● **Assignment**: In exact form, please repeat the records from their opening line down to the line with "localparam sample_t AMP_NEG = -AMP_POS;", including that line.

● **Exercise data**:
<file path="src/rtl/qpsk_tx_symgen_pkg.sv">
// Shared types and constants for the QPSK symbol generator and the receive chain.
package qpsk_tx_symgen_pkg;

   localparam int unsigned SAMPLE_W    = 15;
   localparam int unsigned AMP_DEFAULT = 8191;

   typedef logic signed [SAMPLE_W-1:0] sample_t;

   // Nominal constellation levels shared with the gardner_sync receiver chain.
   localparam sample_t AMP_POS = sample_t'(AMP_DEFAULT);
   localparam sample_t AMP_NEG = -AMP_POS;

   typedef enum logic [1:0] {
      ST_IDLE,
      ST_PREAMBLE,
      ST_DATA,
      ST_TAIL
   } state_t;

   // NRZ mapping: bit 0 -> +amp, bit 1 -> -amp.
   function automatic sample_t map_bit(input logic b, input sample_t amp);
      return b ? -amp : amp;
   endfunction

endpackage

</file>
<file path="src/rtl/qpsk_bit_mapper.sv">
// Collects payload bits into I/Q pairs and maps a complete pair to constellation levels.
module qpsk_bit_mapper
   import qpsk_tx_symgen_pkg::*;
#(
   parameter int unsigned AMP = AMP_DEFAULT
)
(
   input  logic    clk,
   input  logic    rst_n,
   input  logic    clear,
   input  logic    active_nxt,
   input  logic    consume,
   input  logic    bit_in,
   input  logic    bit_valid,
   input  logic    bit_last,
   output logic    bit_ready,
   output logic    pair_valid_c,
   output logic    pair_last_c,
   output sample_t sym_i_c,
   output sample_t sym_q_c
);

   localparam sample_t AMP_S = sample_t'(AMP);

   logic [1:0] fill;
   logic [1:0] fill_nxt;
   logic [1:0] pair_buf;
   logic [1:0] buf_nxt;
   logic       last_seen;
   logic       last_nxt;
   logic       ready_nxt;
   logic       accept_c;

   // Fill/consume bookkeeping; a lone final bit is padded with a 0 in Q.
   always_comb begin
      fill_nxt = fill;
      buf_nxt  = pair_buf;
      last_nxt = last_seen;
      accept_c = bit_valid && bit_ready;
      if (clear) begin
         fill_nxt = 2'd0;
         last_nxt = 1'b0;
      end else begin
         if (consume) begin
            fill_nxt = 2'd0;
         end
         if (accept_c) begin
            if (fill_nxt == 2'd0) begin
               buf_nxt[0] = bit_in;
               if (bit_last) begin
                  buf_nxt[1] = 1'b0;
                  fill_nxt   = 2'd2;
               end else begin
                  fill_nxt   = 2'd1;
               end
            end else begin
               buf_nxt[1] = bit_in;
               fill_nxt   = 2'd2;
            end
            if (bit_last) begin
               last_nxt = 1'b1;
            end
         end
      end
      ready_nxt = active_nxt && (fill_nxt < 2'd2) && !last_nxt;
   end

   always_ff @(posedge clk or negedge rst_n) begin
      if (!rst_n) begin
         fill      <= 2'd0;
         pair_buf  <= 2'b00;
         last_seen <= 1'b0;
         bit_ready <= 1'b0;
      end else begin
         fill      <= fill_nxt;
         pair_buf  <= buf_nxt;
         last_seen <= last_nxt;
         bit_ready <= ready_nxt;
      end
   end

   // Once the final bit is in, no further bits enter, so a full buffer is the last pair.
   assign pair_valid_c = (fill == 2'd2);
   assign pair_last_c  = last_seen;
   assign sym_i_c      = map_bit(pair_buf[0], AMP_S);
   assign sym_q_c      = map_bit(pair_buf[1], AMP_S);

endmodule

</file>
<file path="src/rtl/qpsk_tx_symgen.sv">
// QPSK baseband symbol generator: alternating preamble, mapped payload pairs, one-symbol tail.
module qpsk_tx_symgen
   import qpsk_tx_symgen_pkg::*;
#(
   parameter int unsigned SPS     = 8,
   parameter int unsigned PRE_LEN = 32,
   parameter int unsigned AMP     = AMP_DEFAULT
)
(
   input  logic                       clk,
   input  logic                       rst_n,
   input  logic                       start,
   input  logic                       bit_in,
   input  logic                       bit_valid,
   input  logic                       bit_last,
   output logic                       bit_ready,
   output logic signed [SAMPLE_W-1:0] data_out_I,
   output logic signed [SAMPLE_W-1:0] data_out_Q,
   output logic                       sym_strobe,
   output logic                       busy,
   output logic                       underrun
);

   localparam int unsigned CNT_W = (SPS > 2) ? $clog2(SPS) : 1;
   localparam int unsigned PRE_W = $clog2(PRE_LEN + 1);
   localparam sample_t     AMP_S = sample_t'(AMP);

   state_t             state;
   state_t             state_nxt;
   logic [CNT_W-1:0]   cnt;
   logic [CNT_W-1:0]   cnt_nxt;
   logic [PRE_W-1:0]   pre_cnt;
   logic [PRE_W-1:0]   pre_nxt;
   sample_t            i_nxt;
   sample_t            q_nxt;
   logic               strobe_nxt;
   logic               under_nxt;
   logic               busy_nxt;
   logic               wrap_c;
   logic               load_data_c;
   logic               consume_c;
   logic               frame_start_c;
   logic               active_nxt_c;
   logic               pair_valid_c;
   logic               pair_last_c;
   sample_t            sym_i_c;
   sample_t            sym_q_c;

   qpsk_bit_mapper #(
      .AMP (AMP)
   ) u_mapper (
      .clk          (clk),
      .rst_n        (rst_n),
      .clear        (frame_start_c),
      .active_nxt   (active_nxt_c),
      .consume      (consume_c),
      .bit_in       (bit_in),
      .bit_valid    (bit_valid),
      .bit_last     (bit_last),
      .bit_ready    (bit_ready),
      .pair_valid_c (pair_valid_c),
      .pair_last_c  (pair_last_c),
      .sym_i_c      (sym_i_c),
      .sym_q_c      (sym_q_c)
   );

   assign wrap_c = (cnt == CNT_W'(SPS - 1));

   // Next-state, counters and next output sample.
   always_comb begin
      state_nxt     = state;
      cnt_nxt       = cnt;
      pre_nxt       = pre_cnt;
      i_nxt         = data_out_I;
      q_nxt         = data_out_Q;
      strobe_nxt    = 1'b0;
      under_nxt     = 1'b0;
      load_data_c   = 1'b0;
      consume_c     = 1'b0;
      frame_start_c = 1'b0;
      unique case (state)
         ST_IDLE: begin
            cnt_nxt = '0;
            i_nxt   = '0;
            q_nxt   = '0;
            if (start) begin
               state_nxt     = ST_PREAMBLE;
               pre_nxt       = PRE_W'(1);
               i_nxt         = AMP_S;
               q_nxt         = AMP_S;
               strobe_nxt    = 1'b1;
               frame_start_c = 1'b1;
            end
         end
         ST_PREAMBLE: begin
            if (wrap_c) begin
               cnt_nxt    = '0;
               strobe_nxt = 1'b1;
               if (pre_cnt == PRE_W'(PRE_LEN)) begin
                  state_nxt   = ST_DATA;
                  load_data_c = 1'b1;
               end else begin
                  pre_nxt = pre_cnt + PRE_W'(1);
                  i_nxt   = pre_cnt[0] ? -AMP_S : AMP_S;
                  q_nxt   = i_nxt;
               end
            end else begin
               cnt_nxt = cnt + CNT_W'(1);
            end
         end
         ST_DATA: begin
            if (wrap_c) begin
               cnt_nxt     = '0;
               strobe_nxt  = 1'b1;
               load_data_c = 1'b1;
            end else begin
               cnt_nxt = cnt + CNT_W'(1);
            end
         end
         ST_TAIL: begin
            if (wrap_c) begin
               state_nxt = ST_IDLE;
               cnt_nxt   = '0;
               i_nxt     = '0;
               q_nxt     = '0;
            end else begin
               cnt_nxt = cnt + CNT_W'(1);
            end
         end
         default: begin
            state_nxt = ST_IDLE;
         end
      endcase
      // Data symbol boundary: take a complete pair, otherwise emit silence and flag it.
      if (load_data_c) begin
         if (pair_valid_c) begin
            i_nxt     = sym_i_c;
            q_nxt     = sym_q_c;
            consume_c = 1'b1;
            if (pair_last_c) begin
               state_nxt = ST_TAIL;
            end
         end else begin
            i_nxt     = '0;
            q_nxt     = '0;
            under_nxt = 1'b1;
         end
      end
      busy_nxt     = (state_nxt != ST_IDLE);
      active_nxt_c = (state_nxt == ST_PREAMBLE) || (state_nxt == ST_DATA);
   end

   always_ff @(posedge clk or negedge rst_n) begin
      if (!rst_n) begin
         state      <= ST_IDLE;
         cnt        <= '0;
         pre_cnt    <= '0;
         data_out_I <= '0;
         data_out_Q <= '0;
         sym_strobe <= 1'b0;
         busy       <= 1'b0;
         underrun   <= 1'b0;
      end else begin
         state      <= state_nxt;
         cnt        <= cnt_nxt;
         pre_cnt    <= pre_nxt;
         data_out_I <= i_nxt;
         data_out_Q <= q_nxt;
         sym_strobe <= strobe_nxt;
         busy       <= busy_nxt;
         underrun   <= under_nxt;
      end
   end

endmodule

</file>
<file path="config.mk">
export PLATFORM = sky130hd
export DESIGN_NAME = qpsk_tx_symgen
export DESIGN_NICKNAME = d
export VERILOG_FILES = /design/src/rtl/qpsk_tx_symgen_pkg.sv /design/src/rtl/qpsk_bit_mapper.sv /design/src/rtl/qpsk_tx_symgen.sv
export SDC_FILE = /design/constraint.sdc
export NUM_CORES = 1
export LEC_CHECK = 0
export BUFFER_PORTS_ARGS = -buffer_cell sky130_fd_sc_hd__buf_2
export CORE_MARGIN = 10
export CORE_UTILIZATION = 45
export CTS_BUF_LIST = sky130_fd_sc_hd__clkbuf_4 sky130_fd_sc_hd__clkbuf_8 sky130_fd_sc_hd__clkbuf_16
export DETAILED_ROUTE_END_ITERATION = 10
export GPL_TIMING_DRIVEN = 0
export PLACE_DENSITY_LB_ADDON = 0.2
export SLEW_MARGIN = 20
export SYNTH_ARGS = -nofsm -noshare
export SYNTH_HDL_FRONTEND = slang
export SYNTH_SLANG_ARGS = --single-unit
</file>
<file path="constraint.sdc">
create_clock -name clk -period 2.28 [get_ports clk]
set_input_delay 0.228 -clock clk [delete_from_list [all_inputs] [get_ports clk]]
set_output_delay 0.228 -clock clk [all_outputs]
set_load 0.02 [all_outputs]
</file>
==> results of run 1 <==
==> stage by stage <==
stage	setup slack, ns	area, um^2	total power [mW]
6_report	0.0839	2040	2.74
5_1_grt	-0.00581	2040	2.96
4_1_cts	0.0102	2000	2.71
3_5_place_dp	0.0137	1940	2.43
3_3_place_gp	0.0647	1940	2.42
2_1_floorplan	0.205	1680	1.99
==> worst max-delay path, stage by stage, from the launching register on <==
cell,delay [ns]
dfrtp_1,0.40
ha_1,0.20
ha_1,0.20
buf_6,0.14
and3_1,0.18
a41o_1,0.24
buf_4,0.18
a31oi_2,0.17
ha_1,0.24
nor4b_1,0.14
==> final cells by class <==
type | instances | area (um^2) | area share (%)
buffer | 31 | 236 | 11.6
clock buffer | 3 | 41.3 | 2.02
inverter | 9 | 33.8 | 1.66
clock inverter | 1 | 8.76 | 0.429
sequential | 25 | 628 | 30.8
tap | 48 | 60.1 | 2.94
multi-input combinational | 112 | 812 | 39.8
timing repair buffer | 42 | 220 | 10.8
==> cell usage in the layout, fill, tap and decap left out, types with 3 or more instances in the layout <==
cell type,count
o31ai_1,4
dfrtp_1,23
nor2b_1,6
o21ai_0,6
clkbuf_8,3
nand3_1,11
a31oi_1,5
nor2_1,8
nand2_1,14
ha_1,8
inv_1,8
buf_2,39
buf_6,3
a21oi_1,11
buf_4,28
==> registers in the layout, indices dropped and copies added (netlist names) <==
name / count
pre_cnt: 6
u_mapper.pair_buf: 2
state: 2
data_out_Q: 2
u_mapper.pair_last_c: 1
u_mapper.bit_ready: 1
u_mapper.fill: 2
underrun: 1
data_out_I: 3
cnt: 3
sym_strobe: 1
busy: 1
==> what timing repair did <==
item	4_1_cts	5_1_grt
endpoints found under the setup margin	0	1
endpoints found under the hold margin	25	0
hold buffers	1	0
gates resized for setup	0	8
setup buffers	0	2
==> per-layer routing <==
metal	GRT usage [%]	share of wire (%)	up-vias
met3	3.75	8.0	2
li1	-	-	707
met4	1.56	0.35	0
met1	12.8	42	627
met5	0	0	-
met2	20.1	50	32
==> power groups by stage <==
stage / clock network [mW] / logic [mW] / registers [mW]
after CTS: 0.288 / 1.66 / 0.767
after detailed placement: 0 / 1.65 / 0.776
after global routing: 0.309 / 1.86 / 0.797
final: 0.280 / 1.70 / 0.764
after floorplan: 0 / 1.19 / 0.800
after global placement: 0 / 1.65 / 0.774
==> worst paths after layout <==
check,from,endpoint,slack (ns),cells past startpoint
min reg2reg,cnt[0],cnt[0],0.44,1
min in group asynchronous,rst_n,cnt[2],0.46,2
min,bit_in,u_mapper.pair_buf[0],0.19,2
max,cnt[0],u_mapper.bit_ready,0.08,9
max reg2reg,cnt[0],u_mapper.bit_ready,0.08,9
max in group asynchronous,rst_n,state[0],1.42,2
==> cells by family (layout without fill, tap and decap cells) <==
group	Yosys count	after routing	synth area share, %
AO/OA/AOI/OAI	44	44	19.5
AND/OR/NAND/NOR	55	55	17.9
multiplexers	3	3	2.15
buffers and inverters	40	86	15.9
adder cells (fa/ha/maj)	10	10	7.43
flip-flops	25	25	37.1
==> impl_metrics.py, run 1 <==
metrics = {
    "critical_path": {
        "cp_max_fo": 10,
        "required_ns": 2.45,
        "end_kind": "flip-flop",
        "crit_arrival_ns": 2.37,
        "cp-start-kind": "flip-flop",
        "path_class": "flip-flop to flip-flop",
    },
    "routing": {
        "drc": 0,
        "drt_iter0_drc": 56,
        "via_per_inst": 5.05,
        "ant_nets": 0,
        "drt-total-wl_mm": 3.74,
        "first_pass_iters": 4,
        "avgRoutedWirePerCell_um": 13.8,
        "vias": 1368,
    },
    "floorplan": {
        "die_area_um2": 6590,
        "die_y_um": 81.2,
        "die_w_um": 81.2,
        "initial_core_util_pct": 46.3,
        "core_um2": 3630,
        "top_level_ports": 40,
        "row_count": 22,
    },
    "cts": {
        "cts_buffers": 3,
        "clock_latency_ns": 0.28,
        "clockBufferDepth": 2,
        "clk_pin_slew_worst_paths_ns": 0.10,
        "htree_levels": 1,
        "clock-sinks": 25,
        "clock-root-buffer": "clkbuf_8",
        "cts_tree": "built",
    },
    "placement": {
        "gp_congestion": 0.847,
        "dp_hpwl_mm": 2.88,
        "portBuffers": 39,
        "place_inst": 264,
    },
    "timing": {
        "hold_viol": 0,
        "hold_slack_ns": 0.188,
        "relSlewSlack_pct": 62.8,
        "skew_ns": 0.0122,
        "fin_crit_sh_pct": 96.3,
        "max_freq_mhz": 455,
        "worstMarginPinSlew_ns": 0.559,
        "slew_viol_final": 0,
        "setup_viol": 0,
        "setup-tns-final_ns": 0,
        "finalCriticalPeriod_ns": 2.20,
    },
    "synthesis": {
        "yosysSeqAreaShare_pct": 37.1,
        "synth_area_um2": 1680,
        "yosysWarnings": 0,
        "synth_cell_types": 47,
        "async_reset_ff_share_pct": 100,
        "synth_ff_type": "dfrtp_1",
        "synth_area_leader_cell": "dfrtp_1",
        "synth_nets": 193,
        "synth_cells": 177,
        "synth_common_cells": "25 x buf_4, 25 x dfrtp_1, 14 x nand2_1",
        "ys_seq_elements": 25,
        "synth_top_cell_area_share_pct": 37.1,
        "synthTopCellsByArea": "dfrtp_1 37%, buf_4 11%, ha_1 7.4%",
        "synth_edf_count": 0,
        "synth.avg_cell_area_um2": 9.51,
    },
    "power_and_ir_drop": {
        "power_switching_mw": 1.23,
        "power_density_nw_per_um2": 1340,
        "switching_share_pct": 44.8,
        "leakagePower_nw": 1.00,
        "p_int_mw": 1.51,
        "power_frac_clock_pct": 10.2,
        "worst_ir_drop_vdd_mv": 0.632,
        "pwr-share-seq_pct": 27.9,
        "combPwrFrac_pct": 61.9,
    },
    "grt": {
        "grt-ovfl-total": 0,
        "grt_pass1_vias": 1322,
        "antenna_found_initial": 0,
        "grt_pass1_wl_mm": 6.10,
        "grt_use_total_pct": 11.2,
        "grt_max_degree": 26,
    },
    "final_layout": {
        "antenna_cells": 0,
        "final_nets": 240,
        "area_growth_syn_to_layout_pct": 21.2,
        "stdcell_count": 271,
        "drive_gt1_share_pct": 40.8,
        "fillers": 337,
        "final_core_util_pct": 56.2,
    },
    "worst_hold_path": {
        "hold_class": "input port to flip-flop",
    },
    "job": {
        "drv_cap": 0,
    },
    "outcome": {
        "status": "completed",
    },
}
No activity file was read; power rests on OpenSTA's default activity.
==> inputs of run 2 (changes only) <==
PLACE_DENSITY = 0.69   (was default)
PLACE_DENSITY_LB_ADDON = default   (was 0.2)
==> run 2 against run 1 <==
Compared with the run above:
- cell count is 0.74% higher
- maximum frequency is 1.0% higher
- sequential power about the same
- clock skew fell by 0.0071 ns
- sequential share of layout area is 0.057 points higher
- non-clock buffer count rose by 2
- register-to-register slack gained 0.02 ns
- die area unchanged
- cell area down 0.18%
- largest power group unchanged
- sequential cell count unchanged
- critical endpoint unchanged
==> impl_metrics.py, run 2 (synthesized netlist as in run 1, its figures left out) <==
metrics = {
    "worst_hold_path": {
        "hold_class": "input port to flip-flop",
        "min-delay-start": "bit_in",
        "min_to": "u_mapper.pair_buf[0]",
        "min_delay_path_depth": 2,
    },
    "final_layout": {
        "final_cell_mix": "39 x buf_2, 30 x buf_4, 23 x dfrtp_1",
        "final_nets": 242,
        "top_register": "pre_cnt",
        "area_growth_syn_to_layout_pct": 21.0,
        "final_area_um2": 2040,
        "drive_gt1_share_pct": 40.0,
        "antenna_cells": 0,
        "stdcell_count": 273,
        "largest_reg_flops": 6,
        "reg_top3": "pre_cnt (6), cnt (3), data_out_I (3)",
        "final_common_cell": "buf_2",
    },
    "routing": {
        "drt_iter0_drc": 76,
        "first_pass_iters": 4,
        "drc": 0,
        "avgRoutedWirePerCell_um": 13.5,
        "vias": 1377,
        "via_per_inst": 5.04,
        "ant_nets": 0,
        "drt-total-wl_mm": 3.69,
    },
    "critical_path": {
        "cp.depth": 9,
        "crit_arrival_ns": 2.32,
        "worstReg2RegStart": "cnt[0]",
        "critPathBufInv": 2,
        "critical_path.slowest_cell": "dfrtp_1",
        "required_ns": 2.43,
        "rrSetupSlack_ns": 0.11,
        "rr_endpoint": "u_mapper.bit_ready",
        "crit_path_frequent_cell": "ha_1",
        "cp-start-kind": "flip-flop",
        "crit_family": "adder cells",
        "end_kind": "flip-flop",
        "crit_chain": "ha_1, ha_1, buf_6, and3_1, a41o_1, buf_4, a31oi_1, ha_1, nor4b_2",
        "path_class": "flip-flop to flip-flop",
        "r2r_cells": 9,
        "cp_max_fo": 10,
        "critPathMaxStageDelay_ns": 0.40,
    },
    "grt": {
        "grt-ovfl-total": 0,
        "grt_use_met3_pct": 3.53,
        "grt_max_degree": 26,
        "use_met1_pct": 14.0,
        "grt_use_total_pct": 12.0,
        "busiest_layer": "met2",
        "grt_pass1_wl_mm": 6.53,
        "use_met2_pct": 21.2,
        "grt_pass1_vias": 1385,
        "antenna_found_initial": 0,
    },
    "timing": {
        "rsz0062_at_grt": "false",
        "max_freq_mhz": 460,
        "slew_viol_final": 0,
        "setup_viol": 0,
        "hold_viol": 0,
        "worstMarginPinSlew_ns": 0.545,
        "hold_slack_ns": 0.206,
        "setup-tns-final_ns": 0,
        "relSlewSlack_pct": 63.7,
        "finalCriticalPeriod_ns": 2.17,
        "skew_ns": 0.00512,
        "fin_crit_sh_pct": 95.3,
    },
    "power_and_ir_drop": {
        "leakagePower_nw": 1.01,
        "worst_ir_drop_vdd_mv": 0.585,
        "power_density_nw_per_um2": 1330,
    },
    "cts": {
        "clock-root-buffer": "clkbuf_8",
        "clockBufferDepth": 2,
        "clock_latency_ns": 0.27,
        "cts_tree": "built",
        "clock-sinks": 25,
        "htree_levels": 1,
        "cts_buffers": 3,
        "clk_pin_slew_worst_paths_ns": 0.09,
    },
    "placement": {
        "portBuffers": 39,
        "dp_hpwl_mm": 2.90,
        "gp_congestion": 0.858,
        "place_inst": 264,
        "placed_cell_area_um2": 1940,
    },
    "floorplan": {
        "die_y_um": 81.2,
        "die_w_um": 81.2,
        "top_level_ports": 40,
        "core_um2": 3630,
        "initial_core_util_pct": 46.3,
        "die_area_um2": 6590,
        "row_count": 22,
    },
    "job": {
        "drv_cap": 0,
    },
    "outcome": {
        "status": "completed",
    },
}
-- run 2: power breakdown --
part | switching [mW] | total (mW) | internal (mW)
logic | 0.899 | 1.69 | 0.788
registers | 0.175 | 0.765 | 0.590
clock network | 0.142 | 0.264 | 0.122
-- run 2: worst reg2reg max path: cells and delay by family (launching register included) --
family | cells | cell delay, ns
buf+inv | 2 | 0.31
flops | 1 | 0.40
fa+ha+maj | 3 | 0.64
simple gates | 2 | 0.33
compound gates | 2 | 0.38
-- run 2: how the worst max path moves through the flow --
| stage | from | endpoint |
|---|---|---|
| detailed placement | pre_cnt[0] | u_mapper.bit_ready |
| finish | cnt[0] | u_mapper.bit_ready |
| CTS | pre_cnt[0] | u_mapper.bit_ready |
| global placement | pre_cnt[0] | u_mapper.bit_ready |
| floorplan | cnt[0] | u_mapper.bit_ready |
| global route | state[1] | u_mapper.bit_ready |
-- run 2: layout make-up --
class                   count  area (um^2)
fillers                   353         1600
multi-input cells         112          797
flip-flops and latches     25          628
plain buffers              31          236
repair buffers             44          235
well taps                  48         60.1
clock buffers               3         41.3
inverters                   9         33.8
clock inverters             1         5.00
-- run 2: metrics by stage --
stage	utilization [%]	total power [mW]	worst slack [ns]
3_3_place_gp	53.4	2.42	0.0790
3_5_place_dp	53.4	2.44	0.0544
4_1_cts	54.9	2.71	0.0373
2_1_floorplan	-	1.99	0.205
5_1_grt	56.1	2.96	0.00383
6_report	56.1	2.72	0.106
-- run 2: what timing repair did --
| action | in CTS | in global routing |
|---|---|---|
| gates resized for setup | 0 | 5 |
| hold buffers | 1 | 0 |
| endpoints found under the setup margin | 0 | 1 |
| hold endpoints to repair | 25 | 0 |
| setup buffers | 0 | 4 |
-- run 2: per-layer routing --
metal	part of all wire (%)	vias to the layer above
met1	44	640
met3	5.1	2
met5	0	-
met2	50	25
li1	-	710
met4	0.38	0
==> inputs of run 3 (changes only) <==
MAX_ROUTING_LAYER = met4   (was default)
clock period = 2.82 ns   (was 2.28 ns; I/O delays follow)
==> run 3 against run 2 <==
Compared with the run above:
- sequential share of layout area grew 0.67 points
- utilization shrank 1.4 points
- critical path type unchanged
- setup slack gained 0.49 ns
- register-to-register slack gained 0.49 ns
- maximum frequency shrank 2.3%
- via count shrank 2.3%
- power shrank 20%
- combinational power shrank 21%
- the flow now finishes with violations (hold timing)
- die area is the same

● **Response to this task**:
<file path="src/rtl/qpsk_tx_symgen_pkg.sv">
// Shared types and constants for the QPSK symbol generator and the receive chain.
package qpsk_tx_symgen_pkg;

   localparam int unsigned SAMPLE_W    = 15;
   localparam int unsigned AMP_DEFAULT = 8191;

   typedef logic signed [SAMPLE_W-1:0] sample_t;

   // Nominal constellation levels shared with the gardner_sync receiver chain.
   localparam sample_t AMP_POS = sample_t'(AMP_DEFAULT);
   localparam sample_t AMP_NEG = -AMP_POS;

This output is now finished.